ゴンドラや小舟には妖艶な小悪魔の様な女達が乗り緩くてを振っている。
「主催者は」
「顔は分からない」
「男か」
「分からない」
「身長は」
「高いわね」
「髪色は」
「皆ローブをまとっているからすっぽりと」
「……。怪しい!!」
グランドピアノやハープなどの妖しい幻想曲をゆったり流していて、旋律が静寂をバロック的に縫っている。葉の香りを余す事無く聴き工程を踏み、レアポルイードの湧き水で淹れ立ち込める薫りに耳を傾けるかの様にそっと愉しみじっくり味わって……
「犯罪の香りは」
「ノン」
「茶器の骨董品オークションは」
「高貴な一品物ばかりが」
「お前は購入したか?」
「お部屋」
「幾らで」
「パパのカードで」
「現金じゃなくていいのかよ」
「MMバンクのキャッシュカードだもの」
「……」
ダイランはジービーヲの肩をぐらんぐらん揺らしてスレンダーなブラックパープルのビロードドレスで滑った。
「主催者はMMじゃねえか!!!」
「あれ。言わなかったっけ」
「このヤロー!!!」
ダイランは激怒して疾走して行った。
だが戻って来た。その内にも動物園の鬼神の成りは5人の幸せ一杯の子供を泣かせて来た。
「犯罪に傾いた事は!」
「無いけど」
夜の秘密の茶会はビロードのヴェールに包まれたように優しく、美しく綺麗なのだろ言う。

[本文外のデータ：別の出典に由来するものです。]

$ cat config.mk
export PLATFORM = sky130hd
export DESIGN_NAME = pifb_flag_bank
export DESIGN_NICKNAME = d
export VERILOG_FILES = /design/src/pifb_pkg.sv /design/src/pifb_flag_bank.sv
export SDC_FILE = /design/constraint.sdc
export NUM_CORES = 1
export LEC_CHECK = 0
export BUFFER_PORTS_ARGS = -buffer_cell sky130_fd_sc_hd__buf_2
export CAP_MARGIN = 40
export CORE_UTILIZATION = 46
export DETAILED_ROUTE_END_ITERATION = 8
export GPL_TIMING_DRIVEN = 0
export PLACE_DENSITY = 0.84
export SLEW_MARGIN = 10
export SYNTH_ARGS = -nofsm -noshare
export SYNTH_HDL_FRONTEND = slang
export SYNTH_SLANG_ARGS = --single-unit
$ cat constraint.sdc
create_clock -name i_mclk -period 1.99 [get_ports i_mclk]
set_input_delay 0.398 -clock i_mclk [delete_from_list [all_inputs] [get_ports i_mclk]]
set_output_delay 0.398 -clock i_mclk [all_outputs]
set_load 0.01 [all_outputs]
$ cat src/pifb_pkg.sv
package pifb_pkg;

    localparam int unsigned AXI_AW = 8;
    localparam int unsigned AXI_DW = 32;

    localparam logic [7:0] OFF_FLAGS      = 8'h00;
    localparam logic [7:0] OFF_IRQ_STATUS = 8'h04;
    localparam logic [7:0] OFF_IRQ_CLEAR  = 8'h08;
    localparam logic [7:0] OFF_IRQ_ENABLE = 8'h0C;
    localparam logic [7:0] OFF_CTRL       = 8'h10;
    localparam logic [7:0] OFF_RX_DATA    = 8'h14;

    localparam int unsigned BIT_GATE     = 7;
    localparam int unsigned BIT_CONV     = 6;
    localparam int unsigned BIT_RX_FULL  = 5;
    localparam int unsigned BIT_TX_EMPTY = 4;
    localparam int unsigned BIT_SYNC     = 3;
    localparam int unsigned BIT_CCP      = 2;
    localparam int unsigned BIT_PERIOD   = 1;
    localparam int unsigned BIT_OVF      = 0;
    localparam int unsigned BIT_GIE      = 0;

    localparam logic [7:0] FLAGS_RESET = 8'h00;
    localparam logic [7:0] FLAGS_WMASK = 8'hCF;
    localparam logic [7:0] IRQ_RESET   = 8'h00;
    localparam logic [7:0] CTRL_RESET  = 8'h00;

    localparam logic [12:0] IRQ_VECTOR = 13'h0004;

    localparam logic [1:0] RESP_OKAY   = 2'h0;
    localparam logic [1:0] RESP_SLVERR = 2'h2;

    typedef enum logic [1:0] {
        CCP_CAPTURE = 2'b00,
        CCP_COMPARE = 2'b01,
        CCP_PWM     = 2'b10,
        CCP_OFF     = 2'b11
    } pifb_ccp_mode_t;

    typedef struct packed {
        logic           gate_active;
        logic           conv_done;
        logic           rx_full;
        logic           tx_full;
        logic           sync_done;
        logic           ccp_event;
        pifb_ccp_mode_t ccp_mode;
        logic           period_match;
        logic           overflow;
    } pifb_events_t;

    typedef struct packed {
        logic        wake;
        logic        vector_load;
        logic        pc_advance;
        logic [12:0] vector_addr;
    } pifb_wake_t;

endpackage

$ cat src/pifb_flag_bank.sv
`timescale 1ns/1ps
// What this block does
// - Each flag sets on its event whatever the enables and global enable say.
// - Bit 7 reads 1 while timer A gate inactive; while active it holds until software writes 0; read/write.
// - Bit 6 sets on conversion done, else stays 0; software clears by writing 0.
// - Bit 5 read-only, high while receive buffer full; data read clears it.
// - Bit 4 read-only, low while transmit buffer full, high when it has room.
// - Bit 3 sets when a sync serial transfer completes; software clears it.
// - Bit 2 sets on capture or compare match; unused in pulse-width mode.
// - Bit 1 sets on timer B period match; software clears it.
// - Bit 0 sets on timer A overflow; software clears it.
// - Wake with global enable set loads the interrupt vector, not PC plus one.
// - Wake-up leaves the cause's flag set and other flags unchanged.
module pifb_flag_bank (
    input  wire logic                  i_mclk,
    input  wire logic                  i_nrst,
    input  wire pifb_pkg::pifb_events_t i_ev,
    input  wire logic [7:0]            i_rx_data,
    output logic                       o_rx_pop,
    input  wire logic                  i_sleep_enter,
    output pifb_pkg::pifb_wake_t       o_wake,
    output logic [7:0]                 o_flags,
    output logic                       o_irq,
    input  wire logic                  i_awvalid,
    output logic                       o_awready,
    input  wire logic [7:0]            i_awaddr,
    input  wire logic [2:0]            i_awprot,
    input  wire logic                  i_wvalid,
    output logic                       o_wready,
    input  wire logic [31:0]           i_wdata,
    input  wire logic [3:0]            i_wstrb,
    output logic                       o_bvalid,
    input  wire logic                  i_bready,
    output logic [1:0]                 o_bresp,
    input  wire logic                  i_arvalid,
    output logic                       o_arready,
    input  wire logic [7:0]            i_araddr,
    input  wire logic [2:0]            i_arprot,
    output logic                       o_rvalid,
    input  wire logic                  i_rready,
    output logic [31:0]                o_rdata,
    output logic [1:0]                 o_rresp
);

    // Stored flags, their software-visible view and the per-cycle set vector.
    logic [7:0]  flag_r;
    logic [7:0]  flag_nxt;
    logic [7:0]  flags_rd;
    logic [7:0]  prev_rd_r;
    logic [7:0]  set_v;

    // Interrupt status, enable and global control.
    logic [7:0]  status_r;
    logic [7:0]  enable_r;
    logic [7:0]  ctrl_r;

    // Receive buffer release and sleep state.
    logic        rx_pop_r;
    logic        sleep_r;

    // Register bus holding registers and decoded strobes.
    logic        aw_held_r;
    logic        w_held_r;
    logic [7:0]  awaddr_r;
    logic [31:0] wdata_r;
    logic [3:0]  wstrb_r;
    logic        bvalid_r;
    logic [1:0]  bresp_r;
    logic        rvalid_r;
    logic [31:0] rdata_r;
    logic [1:0]  rresp_r;
    logic        wr_do;
    logic        wr_lane0;
    logic [7:0]  wr_byte;
    logic        ar_hs;
    logic [7:0]  ar_word;
    logic [7:0]  aw_word;
    logic        wake_now;
    pifb_pkg::pifb_wake_t wake_r;

    // Event decode. Sources set independently of any enable.
    // A capture/compare event outside capture and compare modes is dropped.
    // The gate flag is re-set every cycle the gate stays inactive.
    always_comb begin
        set_v                          = 8'h00;
        set_v[pifb_pkg::BIT_GATE]      = ~i_ev.gate_active;
        set_v[pifb_pkg::BIT_CONV]      = i_ev.conv_done;
        set_v[pifb_pkg::BIT_SYNC]      = i_ev.sync_done;
        set_v[pifb_pkg::BIT_CCP]       = i_ev.ccp_event &
            ((i_ev.ccp_mode == pifb_pkg::CCP_CAPTURE) |
             (i_ev.ccp_mode == pifb_pkg::CCP_COMPARE));
        set_v[pifb_pkg::BIT_PERIOD]    = i_ev.period_match;
        set_v[pifb_pkg::BIT_OVF]       = i_ev.overflow;
    end

    // Composite read view: stored flags plus the two live buffer levels.
    always_comb begin
        flags_rd                           = flag_r;
        flags_rd[pifb_pkg::BIT_RX_FULL]    = i_ev.rx_full & ~rx_pop_r;
        flags_rd[pifb_pkg::BIT_TX_EMPTY]   = ~i_ev.tx_full;
    end

    assign aw_word  = {awaddr_r[7:2], 2'b00};
    assign ar_word  = {i_araddr[7:2], 2'b00};
    assign wr_do    = aw_held_r & w_held_r & ~bvalid_r;
    assign wr_lane0 = wr_do & wstrb_r[0];
    assign wr_byte  = wdata_r[7:0];
    assign ar_hs    = i_arvalid & ~rvalid_r;

    // A write replaces the writable bits; an event in the same cycle wins.
    // The mask keeps the two live serial bits out of storage.
    // Only byte lane 0 carries register data.
    always_comb begin
        flag_nxt = flag_r;
        if (wr_lane0 && aw_word == pifb_pkg::OFF_FLAGS) begin
            flag_nxt = wr_byte;
        end
        flag_nxt = (flag_nxt | set_v) & pifb_pkg::FLAGS_WMASK;
    end

    always_ff @(posedge i_mclk) begin
        if (!i_nrst) begin
            flag_r <= pifb_pkg::FLAGS_RESET;
        end else begin
            flag_r <= flag_nxt;
        end
    end

    // Sticky status catches each rising edge of a visible flag.
    // The edge history follows the live view in reset, so a buffer level
    // that is already high at release does not look like a new event.
    // A clear and a new edge in one cycle leave the bit set.
    always_ff @(posedge i_mclk) begin
        if (!i_nrst) begin
            prev_rd_r <= flags_rd;
            status_r  <= pifb_pkg::IRQ_RESET;
        end else begin
            prev_rd_r <= flags_rd;
            if (wr_lane0 && aw_word == pifb_pkg::OFF_IRQ_CLEAR) begin
                status_r <= (status_r & ~wr_byte) | (flags_rd & ~prev_rd_r);
            end else begin
                status_r <= status_r | (flags_rd & ~prev_rd_r);
            end
        end
    end

    // Enable doubles as the wake mask; control keeps only the global enable.
    // Status and receive data words are not writable.
    always_ff @(posedge i_mclk) begin
        if (!i_nrst) begin
            enable_r <= pifb_pkg::IRQ_RESET;
            ctrl_r   <= pifb_pkg::CTRL_RESET;
        end else begin
            if (wr_lane0 && aw_word == pifb_pkg::OFF_IRQ_ENABLE) begin
                enable_r <= wr_byte;
            end
            if (wr_lane0 && aw_word == pifb_pkg::OFF_CTRL) begin
                ctrl_r <= {7'h00, wr_byte[pifb_pkg::BIT_GIE]};
            end
        end
    end

    // The level interrupt is high while any enabled status bit is set.
    // It is built only from registers, so it carries no event glitch.
    assign o_irq   = |(status_r & enable_r);
    assign o_flags = flags_rd;

    // Reading the receive data word releases the receive buffer.
    always_ff @(posedge i_mclk) begin
        if (!i_nrst) begin
            rx_pop_r <= 1'b0;
        end else begin
            rx_pop_r <= ar_hs & (ar_word == pifb_pkg::OFF_RX_DATA);
        end
    end

    assign o_rx_pop = rx_pop_r;

    // Sleep and wake. An enabled pending flag ends sleep.
    // Wake wins over a same-cycle sleep request so no wake is lost.
    // The flags are not touched here: the cause stays set, the rest keep
    // their values.
    assign wake_now = sleep_r & |(flags_rd & enable_r);

    always_ff @(posedge i_mclk) begin
        if (!i_nrst) begin
            sleep_r <= 1'b0;
            wake_r  <= '0;
        end else begin
            if (wake_now) begin
                sleep_r <= 1'b0;
            end else if (i_sleep_enter) begin
                sleep_r <= 1'b1;
            end
            wake_r.wake        <= wake_now;
            wake_r.vector_load <= wake_now & ctrl_r[pifb_pkg::BIT_GIE];
            wake_r.pc_advance  <= wake_now & ~ctrl_r[pifb_pkg::BIT_GIE];
            wake_r.vector_addr <= pifb_pkg::IRQ_VECTOR;
        end
    end

    assign o_wake = wake_r;

    // AXI4-Lite write path: address and data taken in either order.
    // Each channel is held until both are present, then the write lands
    // in the same edge that raises the response.
    // Both readies stay low while a response waits.
    assign o_awready = ~aw_held_r & ~bvalid_r;
    assign o_wready  = ~w_held_r & ~bvalid_r;

    always_ff @(posedge i_mclk) begin
        if (!i_nrst) begin
            aw_held_r <= 1'b0;
            awaddr_r  <= 8'h00;
        end else if (wr_do) begin
            aw_held_r <= 1'b0;
        end else if (i_awvalid && o_awready) begin
            aw_held_r <= 1'b1;
            awaddr_r  <= i_awaddr;
        end
    end

    always_ff @(posedge i_mclk) begin
        if (!i_nrst) begin
            w_held_r <= 1'b0;
            wdata_r  <= 32'h0000_0000;
            wstrb_r  <= 4'h0;
        end else if (wr_do) begin
            w_held_r <= 1'b0;
        end else if (i_wvalid && o_wready) begin
            w_held_r <= 1'b1;
            wdata_r  <= i_wdata;
            wstrb_r  <= i_wstrb;
        end
    end

    always_ff @(posedge i_mclk) begin
        if (!i_nrst) begin
            bvalid_r <= 1'b0;
            bresp_r  <= pifb_pkg::RESP_OKAY;
        end else if (wr_do) begin
            // Unmapped words answer with an error and change nothing.
            bvalid_r <= 1'b1;
            unique case (aw_word)
                pifb_pkg::OFF_FLAGS,
                pifb_pkg::OFF_IRQ_STATUS,
                pifb_pkg::OFF_IRQ_CLEAR,
                pifb_pkg::OFF_IRQ_ENABLE,
                pifb_pkg::OFF_CTRL,
                pifb_pkg::OFF_RX_DATA: bresp_r <= pifb_pkg::RESP_OKAY;
                default:               bresp_r <= pifb_pkg::RESP_SLVERR;
            endcase
        end else if (i_bready) begin
            bvalid_r <= 1'b0;
        end
    end

    assign o_bvalid = bvalid_r;
    assign o_bresp  = bresp_r;

    // AXI4-Lite read path: answer one cycle after the address is taken.
    // Only one read is in flight; the address is refused while data waits.
    // Data are captured at the handshake, so a later event cannot tear them.
    assign o_arready = ~rvalid_r;

    always_ff @(posedge i_mclk) begin
        if (!i_nrst) begin
            rvalid_r <= 1'b0;
            rdata_r  <= 32'h0000_0000;
            rresp_r  <= pifb_pkg::RESP_OKAY;
        end else if (ar_hs) begin
            // Registers sit in the low byte; upper bits read as zero.
            rvalid_r <= 1'b1;
            rresp_r  <= pifb_pkg::RESP_OKAY;
            unique case (ar_word)
                pifb_pkg::OFF_FLAGS:      rdata_r <= {24'h000000, flags_rd};
                pifb_pkg::OFF_IRQ_STATUS: rdata_r <= {24'h000000, status_r};
                pifb_pkg::OFF_IRQ_CLEAR:  rdata_r <= 32'h0000_0000;
                pifb_pkg::OFF_IRQ_ENABLE: rdata_r <= {24'h000000, enable_r};
                pifb_pkg::OFF_CTRL:       rdata_r <= {24'h000000, ctrl_r};
                pifb_pkg::OFF_RX_DATA:    rdata_r <= {24'h000000, i_rx_data};
                default: begin
                    rdata_r <= 32'h0000_0000;
                    rresp_r <= pifb_pkg::RESP_SLVERR;
                end
            endcase
        end else if (i_rready) begin
            rvalid_r <= 1'b0;
        end
    end

    assign o_rvalid = rvalid_r;
    assign o_rdata  = rdata_r;
    assign o_rresp  = rresp_r;

endmodule // pifb_flag_bank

「会員にシェリダン=マシェーレやココソカやソーテンマイヤー=カッシュは」
「誰?」
「分かる参加者の名前は」
「誰も分からない」
「会員名は」
「お茶会」
「部門は」
「ロイヤルラングメンバーズ」
「他の部門は」
「シークレットロワイヤルなども」
「他に会の名前は」
「あたしはお茶会だけね」
「友人や知人や家族で会員メンバーは。お前の父親は何のメンバーなんだ?」
「金融関係とジェントル的デカダンジュエリー部門だけれど」
「事情を詳しく聞くことは?」
「海外出張中」
「どこに」
「心の中に」
ボンッ
「ベルギー」
ダイランはリカーに問い合わせようと思った。
「茶会でレガントの街の地主は何をしていた?」
「お茶と会話を楽しんでいた」
「顔は分かるじゃねえか!」
「声は知っているもの」
「どういう意味の仮面だ」
「一種のポーズね」
「お前、社交には出ないのか?」
「一切」
「出るんだ」
「嫌。社交は恐い恐〜い世界なの」
「出てくれジービーヲ。いいだろ?な?」
「……。うん」
ちょっと単純。
ダイランは彼女の腕から両手を離してうなだれた。
「お茶会の事や関係者が分かっただけでも、警部」
「ああそうだな……」
仲の良さそうな2人を見てジービーヲは背筋の良い姿勢のまま視線だけで、床を見つめていた。